Fuera de la terminal, el sol estaba en su punto más alto y la temperatura rondaba los cuarenta grados centígrados. De camino al aparcamiento, donde le esperaba un coche de alquiler, Bosch notó que el calor le privaba de sus recién recuperadas energías. Lo primero que hizo en cuanto encontró el automóvil fue poner el aire acondicionado al máximo. Acto seguido se dirigió hacia el Mirage.
A Bosch nunca le había gustado aquella ciudad, aunque su trabajo lo obligaba a ir con frecuencia. Las Vegas tenía un rasgo en común con Los Ángeles; ambos lugares eran el refugio de gente desesperada. Las Vegas era incluso peor, porque allí acababan los que huían de Los Ángeles. Bajo una fina capa de brillo, dinero, energía y sexo, latía un corazón oscuro. Bosch sabía que, por mucho que intentaran vestirla de luces de colores y diversión para toda la familia, Las Vegas seguía siendo una puta.
Si había un sitio que podía cambiar su opinión sobre la ciudad, éste era el Mirage. El hotel simbolizaba la nueva Las Vegas; era limpio, elegante, opulento, legal. Bajo la luz del sol, las ventanas del altísimo edificio resplandecían con un fulgor dorado. Dentro tampoco se habían escatimado gastos; en el vestíbulo Bosch se quedó fascinado ante la grandiosa jaula de cristal en la que se paseaban unos tigres blancos que ya quisieran para sí los mejores zoológicos del mundo. Mientras esperaba en la cola para registrarse, Harry contempló el enorme acuario situado tras la mesa de recepción. Al otro lado del vidrio, varios tiburones se desplazaban tan perezosamente como los tigres.

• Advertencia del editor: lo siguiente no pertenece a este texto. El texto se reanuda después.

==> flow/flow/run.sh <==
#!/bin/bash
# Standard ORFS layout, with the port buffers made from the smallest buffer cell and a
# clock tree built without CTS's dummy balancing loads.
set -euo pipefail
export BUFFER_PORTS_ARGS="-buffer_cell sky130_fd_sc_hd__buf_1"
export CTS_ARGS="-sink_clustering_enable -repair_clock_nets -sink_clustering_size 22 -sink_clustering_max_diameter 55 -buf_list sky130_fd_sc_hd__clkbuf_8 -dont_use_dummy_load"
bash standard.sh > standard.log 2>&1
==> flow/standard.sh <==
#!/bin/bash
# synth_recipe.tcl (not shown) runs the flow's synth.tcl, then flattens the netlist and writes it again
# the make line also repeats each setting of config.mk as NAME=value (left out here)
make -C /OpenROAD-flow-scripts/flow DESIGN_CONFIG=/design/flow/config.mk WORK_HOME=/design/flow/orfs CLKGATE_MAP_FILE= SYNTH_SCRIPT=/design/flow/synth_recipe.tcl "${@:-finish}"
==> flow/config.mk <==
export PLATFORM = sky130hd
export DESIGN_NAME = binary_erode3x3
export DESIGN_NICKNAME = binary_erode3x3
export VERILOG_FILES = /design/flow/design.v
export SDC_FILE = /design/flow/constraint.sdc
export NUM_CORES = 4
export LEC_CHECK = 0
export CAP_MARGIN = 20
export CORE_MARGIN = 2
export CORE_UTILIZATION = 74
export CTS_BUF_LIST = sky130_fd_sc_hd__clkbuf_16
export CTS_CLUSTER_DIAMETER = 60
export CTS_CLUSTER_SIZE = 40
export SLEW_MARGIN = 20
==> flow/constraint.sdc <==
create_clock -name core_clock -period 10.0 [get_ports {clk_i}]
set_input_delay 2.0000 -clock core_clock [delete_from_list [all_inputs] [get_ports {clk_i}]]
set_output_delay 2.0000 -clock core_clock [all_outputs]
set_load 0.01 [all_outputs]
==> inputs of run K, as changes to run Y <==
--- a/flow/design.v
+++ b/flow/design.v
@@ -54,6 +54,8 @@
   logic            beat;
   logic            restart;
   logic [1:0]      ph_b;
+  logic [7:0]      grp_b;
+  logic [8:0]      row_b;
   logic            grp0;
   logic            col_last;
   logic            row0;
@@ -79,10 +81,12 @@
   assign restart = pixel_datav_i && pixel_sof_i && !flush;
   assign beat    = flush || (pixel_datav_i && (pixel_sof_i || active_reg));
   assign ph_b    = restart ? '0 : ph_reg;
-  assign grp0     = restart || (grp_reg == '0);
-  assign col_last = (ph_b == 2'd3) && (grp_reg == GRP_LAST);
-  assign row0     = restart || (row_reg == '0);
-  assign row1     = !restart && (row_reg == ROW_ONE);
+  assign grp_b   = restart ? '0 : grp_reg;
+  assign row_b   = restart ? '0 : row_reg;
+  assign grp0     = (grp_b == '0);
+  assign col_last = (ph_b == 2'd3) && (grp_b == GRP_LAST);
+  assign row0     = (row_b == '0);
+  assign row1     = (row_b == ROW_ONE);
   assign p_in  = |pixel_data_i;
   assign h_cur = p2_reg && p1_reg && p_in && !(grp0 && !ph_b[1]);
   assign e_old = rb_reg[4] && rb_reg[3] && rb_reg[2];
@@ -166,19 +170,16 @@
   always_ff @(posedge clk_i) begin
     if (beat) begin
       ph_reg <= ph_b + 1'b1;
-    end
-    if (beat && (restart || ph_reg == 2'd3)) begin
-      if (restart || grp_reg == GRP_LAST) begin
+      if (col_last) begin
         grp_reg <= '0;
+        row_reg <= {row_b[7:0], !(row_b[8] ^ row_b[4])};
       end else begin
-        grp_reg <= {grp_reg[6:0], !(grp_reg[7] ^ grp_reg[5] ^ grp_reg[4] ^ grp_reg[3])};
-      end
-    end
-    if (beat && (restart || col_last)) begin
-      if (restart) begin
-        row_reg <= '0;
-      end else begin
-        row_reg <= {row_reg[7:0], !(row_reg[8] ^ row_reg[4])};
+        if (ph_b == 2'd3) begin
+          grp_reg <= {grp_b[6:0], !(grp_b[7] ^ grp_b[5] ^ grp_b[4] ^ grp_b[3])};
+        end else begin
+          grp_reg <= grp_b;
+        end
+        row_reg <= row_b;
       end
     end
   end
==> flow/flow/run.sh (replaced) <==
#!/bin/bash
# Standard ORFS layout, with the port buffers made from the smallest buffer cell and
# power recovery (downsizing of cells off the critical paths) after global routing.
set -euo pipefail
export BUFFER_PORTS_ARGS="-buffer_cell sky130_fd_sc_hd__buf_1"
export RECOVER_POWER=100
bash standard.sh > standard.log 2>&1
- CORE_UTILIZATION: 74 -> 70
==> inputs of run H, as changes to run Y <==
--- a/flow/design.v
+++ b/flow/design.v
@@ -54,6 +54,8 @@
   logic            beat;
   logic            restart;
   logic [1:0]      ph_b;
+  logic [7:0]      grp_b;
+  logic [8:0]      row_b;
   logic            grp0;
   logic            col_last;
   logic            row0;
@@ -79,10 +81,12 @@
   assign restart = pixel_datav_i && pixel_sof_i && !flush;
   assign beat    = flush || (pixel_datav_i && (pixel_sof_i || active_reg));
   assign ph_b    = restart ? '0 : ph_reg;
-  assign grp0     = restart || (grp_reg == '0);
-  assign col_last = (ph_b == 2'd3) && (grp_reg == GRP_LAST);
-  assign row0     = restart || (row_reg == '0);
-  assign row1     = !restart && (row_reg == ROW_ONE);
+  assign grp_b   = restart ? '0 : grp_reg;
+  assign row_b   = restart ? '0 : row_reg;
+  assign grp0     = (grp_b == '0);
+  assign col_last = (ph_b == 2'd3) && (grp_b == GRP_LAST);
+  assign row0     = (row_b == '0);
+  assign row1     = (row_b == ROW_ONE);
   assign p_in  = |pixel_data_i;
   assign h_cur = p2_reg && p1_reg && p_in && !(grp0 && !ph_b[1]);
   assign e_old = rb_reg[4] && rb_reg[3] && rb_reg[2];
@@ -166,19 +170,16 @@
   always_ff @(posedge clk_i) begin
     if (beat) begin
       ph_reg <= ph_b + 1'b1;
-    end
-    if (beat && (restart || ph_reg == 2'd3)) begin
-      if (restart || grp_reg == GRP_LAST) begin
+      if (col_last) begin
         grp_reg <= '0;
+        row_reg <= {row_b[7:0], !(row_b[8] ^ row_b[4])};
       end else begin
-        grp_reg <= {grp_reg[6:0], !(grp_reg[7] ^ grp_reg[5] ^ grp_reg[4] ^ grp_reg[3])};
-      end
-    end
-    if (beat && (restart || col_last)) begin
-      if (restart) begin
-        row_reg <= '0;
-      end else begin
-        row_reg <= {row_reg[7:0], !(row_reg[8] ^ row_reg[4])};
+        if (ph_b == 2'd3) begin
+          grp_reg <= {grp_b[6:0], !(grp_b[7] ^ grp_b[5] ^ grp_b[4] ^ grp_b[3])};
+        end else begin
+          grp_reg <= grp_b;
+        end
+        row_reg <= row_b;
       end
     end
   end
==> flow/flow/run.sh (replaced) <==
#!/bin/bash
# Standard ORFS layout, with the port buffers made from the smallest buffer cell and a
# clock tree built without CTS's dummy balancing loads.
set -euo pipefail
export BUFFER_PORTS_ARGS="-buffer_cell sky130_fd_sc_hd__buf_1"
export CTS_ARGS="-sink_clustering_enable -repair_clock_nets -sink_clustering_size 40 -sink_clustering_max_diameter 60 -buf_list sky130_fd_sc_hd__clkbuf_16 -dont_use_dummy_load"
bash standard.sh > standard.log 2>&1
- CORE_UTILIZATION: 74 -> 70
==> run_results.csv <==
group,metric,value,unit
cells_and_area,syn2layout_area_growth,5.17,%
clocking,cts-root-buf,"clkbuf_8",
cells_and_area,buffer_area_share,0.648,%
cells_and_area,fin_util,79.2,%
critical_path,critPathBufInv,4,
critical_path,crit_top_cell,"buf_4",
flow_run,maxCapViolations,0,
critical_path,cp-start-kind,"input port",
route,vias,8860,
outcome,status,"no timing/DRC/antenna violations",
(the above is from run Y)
From an optimization exercise on the open Yosys and OpenROAD flow, aimed at small area, a short achievable clock period and few clock cycles per item; shortcuts taken in it are not production practice.
Function was checked by simulation only, so behaviour that the tests miss may differ from the original.
Power is estimated from default activity; no workload was simulated.

[flow/design.v]
package fol_pkg;
  localparam int unsigned KEY_W       = 8;
  localparam int unsigned POS_W       = 3;
  localparam int unsigned HIT_COUNT_W = 16;
  localparam int unsigned ENTRIES     = 8;
endpackage
This design comes from an exercise in tuning for small area on the open sky130 flow, not from production work.
Only simulation tests tie the RTL to the original design; equivalence was not proved.
The flow treats the clock pin as an ideal source, which a real chip does not have.
Power is estimated from default activity; no workload was simulated.

==> flow/design.v (excerpt) <==
module image_readback_streamer #(
  parameter int unsigned TOTAL_BITS = image_pkg::TOTAL_BITS
) (
  input  logic                                 clk,
  input  logic                                 rst_n,
  input  logic                                 start_i,
  input  logic                                 abort_i,
  input  logic                                 img_valid_i,
  input  logic [TOTAL_BITS-1:0]                img_in_i,
  output logic [7:0]                           tx_data_o,
  output logic                                 tx_valid_o,
  input  logic                                 tx_ready_i,
  output logic                                 busy_o,
  output logic                                 done_o,
  output logic                                 err_not_ready_o,
  output logic [$clog2(TOTAL_BITS/8+1)-1:0]    byte_idx_o
);
Settings: LEC_CHECK=0, CAP_MARGIN=20, CORE_AREA=2.76 2.72 467.1 122.4, DIE_AREA=0 0 470 125, PLACE_DENSITY=0.75, SLEW_MARGIN=20, SYNTH_HIERARCHICAL=1, SYNTH_MINIMUM_KEEP_SIZE=0; clock period 5.0 ns.
standard.sh (not shown) runs the stock make flow with config.mk's settings and CLKGATE_MAP_FILE= SYNTH_SCRIPT=/design/flow/synth_recipe.tcl, a recipe that flattens the netlist after the stock synthesis.
==> flow/flow/run.sh <==
#!/bin/bash
# Own layout flow: the standard flow (standard synthesis unchanged), with the port buffers
# made of the smallest buffer and a clock tree of smaller buffers without dummy loads.
set -euo pipefail
export BUFFER_PORTS_ARGS="-buffer_cell sky130_fd_sc_hd__buf_1"
export CTS_ARGS="-sink_clustering_enable -repair_clock_nets -dont_use_dummy_load -sink_clustering_size 8 -sink_clustering_max_diameter 25 -buf_list {sky130_fd_sc_hd__clkbuf_4}"
bash standard.sh synth > synth.log 2>&1
bash standard.sh finish > layout.log 2>&1
Next try:
--- a/flow/flow/run.sh
+++ b/flow/flow/run.sh
@@ -6 +6 @@
-export CTS_ARGS="-sink_clustering_enable -repair_clock_nets -dont_use_dummy_load -sink_clustering_size 8 -sink_clustering_max_diameter 25 -buf_list {sky130_fd_sc_hd__clkbuf_4}"
+export CTS_ARGS="-sink_clustering_enable -repair_clock_nets -dont_use_dummy_load -sink_clustering_size 14 -sink_clustering_max_diameter 40 -buf_list {sky130_fd_sc_hd__clkbuf_8}"
=> The new run produced a clean layout; total power hardly moves; setup slack got worse by 0.10 ns; non-clock buffer count stays the same; clock power stays flat; flip-flop and latch count stays the same.

---

Another version of the RTL of image_readback_streamer (not shown whole).
Size: roughly 920 flip-flops, roughly 930 I/O pins, roughly 28,000 sq um of cells after synthesis.
export LEC_CHECK = 0
export CAP_MARGIN = 20
export CORE_AREA = 2.76 2.72 467.1 157.76
export DIE_AREA = 0 0 470 160
export PLACE_DENSITY = 0.6
export SLEW_MARGIN = 20
export SYNTH_HIERARCHICAL = 1
export SYNTH_MINIMUM_KEEP_SIZE = 0
create_clock -name core_clock -period 5.0 [get_ports {clk}]
==> flow/flow/run.sh <==
#!/bin/bash
# Own layout flow: the standard flow (standard synthesis unchanged), with the port buffers
# made of the smallest buffer, a clock tree of smaller buffers without dummy loads, and a fanout
# limit for the buffering of high-fanout nets.
set -euo pipefail
export BUFFER_PORTS_ARGS="-buffer_cell sky130_fd_sc_hd__buf_1"
export CTS_ARGS="-sink_clustering_enable -repair_clock_nets -dont_use_dummy_load -sink_clustering_size 8 -sink_clustering_max_diameter 25 -buf_list {sky130_fd_sc_hd__clkbuf_4}"
export PRE_GLOBAL_PLACE_TCL="$PWD/flow/fanout.tcl"
export PRE_RESIZE_TCL="$PWD/flow/fanout.tcl"
export PRE_CTS_TCL="$PWD/flow/fanout.tcl"
export PRE_GLOBAL_ROUTE_TCL="$PWD/flow/fanout.tcl"
bash standard.sh synth > synth.log 2>&1
bash standard.sh finish > layout.log 2>&1
==> flow/flow/fanout.tcl <==
# Keep the wide select nets in buffer trees of modest fanout, which route more cleanly.
set_max_fanout 80 [current_design]
Edit:
--- a/flow/flow/run.sh
+++ b/flow/flow/run.sh
@@ -7 +7 @@
-export CTS_ARGS="-sink_clustering_enable -repair_clock_nets -dont_use_dummy_load -sink_clustering_size 8 -sink_clustering_max_diameter 25 -buf_list {sky130_fd_sc_hd__clkbuf_4}"
+export CTS_ARGS="-sink_clustering_enable -repair_clock_nets -dont_use_dummy_load -sink_clustering_size 14 -sink_clustering_max_diameter 40 -buf_list {sky130_fd_sc_hd__clkbuf_8}"
=> Wire length shrinks by 0.68%; clock-buffer cell count shrinks by 61; design area stays flat.

---

before:
image_readback_streamer with an RTL version that a note above also has.
Size in the first run: ~2,400 cells after synthesis, ~930 I/O pins, ~31,000 um2 of cells after synthesis.
Settings: LEC_CHECK=0, CAP_MARGIN=5, CORE_AREA=2.76 2.72 467.1 122.4, DIE_AREA=0 0 470 125, PLACE_DENSITY=0.75, SLEW_MARGIN=5, SYNTH_HIERARCHICAL=1, SYNTH_MINIMUM_KEEP_SIZE=0; clock period 5.0 ns.
==> flow/flow/run.sh <==
#!/bin/bash
# Own layout flow: the standard flow (standard synthesis unchanged), with the port buffers
# made of the smallest buffer and a clock tree of smaller buffers without dummy loads.
set -euo pipefail
export BUFFER_PORTS_ARGS="-buffer_cell sky130_fd_sc_hd__buf_1"
export CTS_ARGS="-sink_clustering_enable -repair_clock_nets -dont_use_dummy_load -sink_clustering_size 14 -sink_clustering_max_diameter 40 -buf_list {sky130_fd_sc_hd__clkbuf_8}"
bash standard.sh synth > synth.log 2>&1
bash standard.sh finish > layout.log 2>&1
### before -> after
- CAP_MARGIN changed from 5 to 20
- SLEW_MARGIN changed from 5 to 20
==> flow/flow/run.sh <==
#!/bin/bash
# Own layout flow: the standard flow (standard synthesis unchanged), with the port buffers
# made of the smallest buffer and a clock tree of smaller buffers without dummy loads.
set -euo pipefail
export BUFFER_PORTS_ARGS="-buffer_cell sky130_fd_sc_hd__buf_1"
export CTS_ARGS="-sink_clustering_enable -repair_clock_nets -dont_use_dummy_load -sink_clustering_size 24 -sink_clustering_max_diameter 50 -buf_list {sky130_fd_sc_hd__clkbuf_16}"
bash standard.sh synth > synth.log 2>&1
bash standard.sh finish > layout.log 2>&1
==> results.txt <==
- In terms of flip-flop and latch share of the layout cell area, before and after differ only marginally.
- Comparing before against after, there is no change at all in die outline area.
- In the final design statistics, after uses fewer standard cells in total than before.
- Post-layout instance area: before vs after — no meaningful difference
- Summary of the comparison: clock network area share is higher in after, relative to before.
- Cmp after vs before: maximum frequency lower in after
- Between before and after, the HPWL after detailed placement does not differ in any meaningful way.
- Between before and after, global-route usage is lower for after, before comes in above that.
- Diff after..before | combinational group share of total power | negligible
- For the worst hold margin, after came in 140 ps lower than before did.

---

The RTL this note starts from:
==> flow/design.v <==
package image_pkg;
  localparam int unsigned IMG_WIDTH  = 30;
  localparam int unsigned IMG_HEIGHT = 30;
  localparam int unsigned TOTAL_BITS = 904;
  localparam int unsigned BYTE_W     = 8;
  localparam int unsigned NUM_BYTES  = TOTAL_BITS / BYTE_W;
  typedef enum logic [1:0] {
    StIdle,
    StStream,
    StCsum,
    StDone
  } rb_state_e;
endpackage
module irs_bit (
  input  logic ld,     
  input  logic sh,     
  input  logic hd,     
  input  logic d,
  input  logic up,
  input  logic q,
  output logic y
);
  assign y = ~((ld & d) | (sh & up) | (hd & q));
endmodule
module irs_bit_top (
  input  logic ld,
  input  logic hd,
  input  logic d,
  input  logic q,
  output logic y
);
  assign y = ~((ld & d) | (hd & q));
endmodule
module image_readback_streamer #(
  parameter int unsigned TOTAL_BITS = image_pkg::TOTAL_BITS
) (
  input  logic                                 clk,
  input  logic                                 rst_n,
  input  logic                                 start_i,
  input  logic                                 abort_i,
  input  logic                                 img_valid_i,
  input  logic [TOTAL_BITS-1:0]                img_in_i,
  output logic [7:0]                           tx_data_o,
  output logic                                 tx_valid_o,
  input  logic                                 tx_ready_i,
  output logic                                 busy_o,
  output logic                                 done_o,
  output logic                                 err_not_ready_o,
  output logic [$clog2(TOTAL_BITS/8+1)-1:0]    byte_idx_o
);
  localparam int unsigned NUM_BYTES = TOTAL_BITS / 8;
  localparam int unsigned IDX_W     = $clog2(NUM_BYTES + 1);
  logic                  stream_q;    
  logic                  done_q;      
  logic [IDX_W-1:0]      idx_q;
  logic                  err_q;
  logic                  inv_q;       
  logic [TOTAL_BITS-1:0] shadow_q, shadow_d;
  logic                  last_byte;
  logic                  ld, sh, hd;
  assign last_byte = (idx_q == IDX_W'(NUM_BYTES - 1));
  always_ff @(posedge clk or negedge rst_n) begin
    if (!rst_n) begin
      stream_q <= 1'b0;
      done_q   <= 1'b0;
      idx_q    <= '0;
      err_q    <= 1'b0;
    end else begin
      err_q  <= !abort_i && !stream_q && !done_q && start_i && !img_valid_i;
      done_q <= !abort_i && stream_q && tx_ready_i && last_byte;
      if (abort_i) begin
        stream_q <= 1'b0;
        idx_q    <= '0;
      end else if (stream_q) begin
        if (tx_ready_i) begin
          if (last_byte) begin
            stream_q <= 1'b0;
            idx_q    <= '0;
          end else begin
            idx_q <= idx_q + IDX_W'(1);
          end
        end
      end else if (!done_q && start_i && img_valid_i) begin
        stream_q <= 1'b1;
      end
    end
  end
  assign ld = !stream_q;
  assign sh = stream_q && tx_ready_i;
  assign hd = stream_q && !tx_ready_i;
  always_ff @(posedge clk) begin
    inv_q <= stream_q ? !inv_q : 1'b1;
  end
  for (genvar i = 0; i < TOTAL_BITS - 8; i++) begin : g_bit
    irs_bit u_bit (.ld(ld), .sh(sh), .hd(hd), .d(img_in_i[i]), .up(shadow_q[i + 8]),
                   .q(shadow_q[i]), .y(shadow_d[i]));
  end
  for (genvar i = TOTAL_BITS - 8; i < TOTAL_BITS; i++) begin : g_top
    irs_bit_top u_bit (.ld(ld), .hd(hd), .d(img_in_i[i]), .q(shadow_q[i]), .y(shadow_d[i]));
  end
  always_ff @(posedge clk) begin
    shadow_q <= shadow_d;
  end
  assign tx_data_o       = {8{stream_q}} & (shadow_q[7:0] ^ {8{inv_q}});
  assign tx_valid_o      = stream_q;
  assign busy_o          = stream_q;
  assign done_o          = done_q;
  assign byte_idx_o      = idx_q;
  assign err_not_ready_o = err_q;
endmodule
==> flow/config.mk <==
export PLATFORM = sky130hd
export DESIGN_NAME = image_readback_streamer
export DESIGN_NICKNAME = image_readback_streamer
export VERILOG_FILES = /design/flow/design.v
export SDC_FILE = /design/flow/constraint.sdc
export NUM_CORES = 4
export LEC_CHECK = 0
export CAP_MARGIN = 20
export CORE_AREA = 2.76 2.72 467.1 157.76
export DIE_AREA = 0 0 470 160
export PLACE_DENSITY = 0.6
export SLEW_MARGIN = 20
export SYNTH_HIERARCHICAL = 1
export SYNTH_MINIMUM_KEEP_SIZE = 0
==> flow/constraint.sdc <==
create_clock -name core_clock -period 5.0 [get_ports {clk}]
set_input_delay 1.0000 -clock core_clock [delete_from_list [all_inputs] [get_ports {clk}]]
set_output_delay 1.0000 -clock core_clock [all_outputs]
set_load 0.01 [all_outputs]
==> flow/flow/run.sh <==
#!/bin/bash
# Own layout flow: the standard flow (standard synthesis unchanged), with the port buffers
# made of the smallest buffer, a clock tree of smaller buffers without dummy loads, and a fanout
# limit for the buffering of high-fanout nets.
set -euo pipefail
export BUFFER_PORTS_ARGS="-buffer_cell sky130_fd_sc_hd__buf_1"
export CTS_ARGS="-sink_clustering_enable -repair_clock_nets -dont_use_dummy_load -sink_clustering_size 14 -sink_clustering_max_diameter 40 -buf_list {sky130_fd_sc_hd__clkbuf_8}"
export PRE_GLOBAL_PLACE_TCL="$PWD/flow/fanout.tcl"
export PRE_RESIZE_TCL="$PWD/flow/fanout.tcl"
export PRE_CTS_TCL="$PWD/flow/fanout.tcl"
export PRE_GLOBAL_ROUTE_TCL="$PWD/flow/fanout.tcl"
bash standard.sh synth > synth.log 2>&1
bash standard.sh finish > layout.log 2>&1
==> flow/flow/fanout.tcl <==
# Keep the wide select nets in buffer trees of modest fanout, which route more cleanly.
set_max_fanout 32 [current_design]
Rerun with:
==> flow/flow/fanout.tcl (replaced) <==
# Keep the wide select nets in buffer trees of modest fanout, which route more cleanly.
set_max_fanout 80 [current_design]
=>
- The changed run went through all stages and came out clean
- synthesized area is unchanged
- worst setup slack improves by 0.097 ns
- die area stays the same
- sequential cell count is unchanged
- cell area shrinks slightly
- critical path depth is unchanged
- combinational power shrinks by a few percent

[separate check: timing with driven ports]
The results above use ideal ports. As a check the final layouts listed here were re-extracted and re-timed, cells and wires unchanged. Step 1: set_driving_cell puts a clkbuf_16 on clk and a buf_2 on each other input, an assumption about the parent block. Step 2 times the ports against the registers' clock, not the clock port: input delays grow and output delays shrink by t, the midpoint of the rising clock arrivals with the driver on. Slacks: ideal / step 1 / step 2; pairs: ideal / step 1.
run	t (ns)	setup WS [ns]	hold slack, ns	worst slew at a driven data input, ns	pins driven straight from the clock port
the first run of note 1	0.994	0.767 / 0.767 / 0.767	0.026 / -0.012 / 0.475	0.12	1
the second run of note 1	0.761	0.665 / 0.665 / 0.665	0.247 / 0.205 / 0.473	0.12	1
the first run of note 2	0.954	1.417 / 1.359 / 1.735	0.220 / 0.185 / 0.358	0.13	1
the second run of note 2	0.760	1.627 / 1.568 / 1.750	0.294 / 0.262 / 0.390	0.14	1
before	0.776	0.617 / 0.617 / 0.617	0.459 / 0.426 / 0.466	0.12	1
after	0.676	0.585 / 0.584 / 0.584	0.320 / 0.278 / 0.471	0.12	1
the first run of note 4	0.750	1.537 / 1.471 / 1.723	0.285 / 0.248 / 0.369	0.15	1
the second run of note 4	0.747	1.634 / 1.575 / 1.872	0.296 / 0.264 / 0.375	0.14	1
After both steps setup and hold are still met in every run listed. The setup slack of after, which loses most, moves by -0.001 ns with the drivers and by -0.001 ns with both steps.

Cuando le llegó el turno a Bosch, el recepcionista vio una nota en su reserva e hizo una llamada. En seguida apareció el jefe de seguridad del turno de día, que se presentó como Hank Meyer y le aseguró a Harry que podía contar con la completa colaboración del hotel y el casino.
– Tony Aliso era un cliente muy apreciado -explicó Meyer-. Queremos hacer todo lo posible para ayudar, aunque dudo mucho que su muerte guarde alguna relación con su estancia aquí. Nuestro establecimiento es el más limpio del desierto.
– Ya lo sé -le tranquilizó Bosch-. Y también sé que no quieren manchar su reputación. No espero encontrar nada en el Mirage, pero tengo que dar todos los pasos. ¿De acuerdo?
– De acuerdo.
– ¿Lo conocía?
– No, yo llevo en el turno de día desde que empecé hace tres años. Por lo que me han dicho, el señor Aliso jugaba de noche.
Meyer tenía unos treinta años y la nueva imagen que el Mirage, y toda Las Vegas, deseaba proyectar al mundo. El encargado de seguridad explicó que el hotel había precintado la habitación donde se había alojado Aliso para que pudiera ser inspeccionada. A continuación le entregó la llave a Bosch y le pidió que la devolviera en cuanto hubiese terminado. Meyer agregó que los crupieres y los corredores de apuestas que trabajaban en el turno de noche estaban a su disposición. Dada la frecuencia de sus visitas, todos ellos conocían a Tony Aliso.
– ¿Hay una cámara encima de las mesas de póquer?
– Em… sí.
– Si tienen un vídeo de la noche del jueves al viernes, me gustaría verlo.
– ¿Cómo no?
Bosch quedó con Meyer en la oficina de seguridad a las cuatro, hora en que cambiaban los turnos del casino y los crupieres que conocían a Aliso entraban a trabajar. Así también podría echarle un vistazo a la cinta de vigilancia de las mesas de póquer.
Unos minutos más tarde Bosch se hallaba solo, sentado en la cama de su habitación. El cuarto era más pequeño de lo que esperaba pero no podía quejarse; era el más cómodo y bonito que había visto en Las Vegas. Harry cogió el teléfono, se lo puso en el regazo y llamó a la División de Hollywood para averiguar cómo iban las cosas.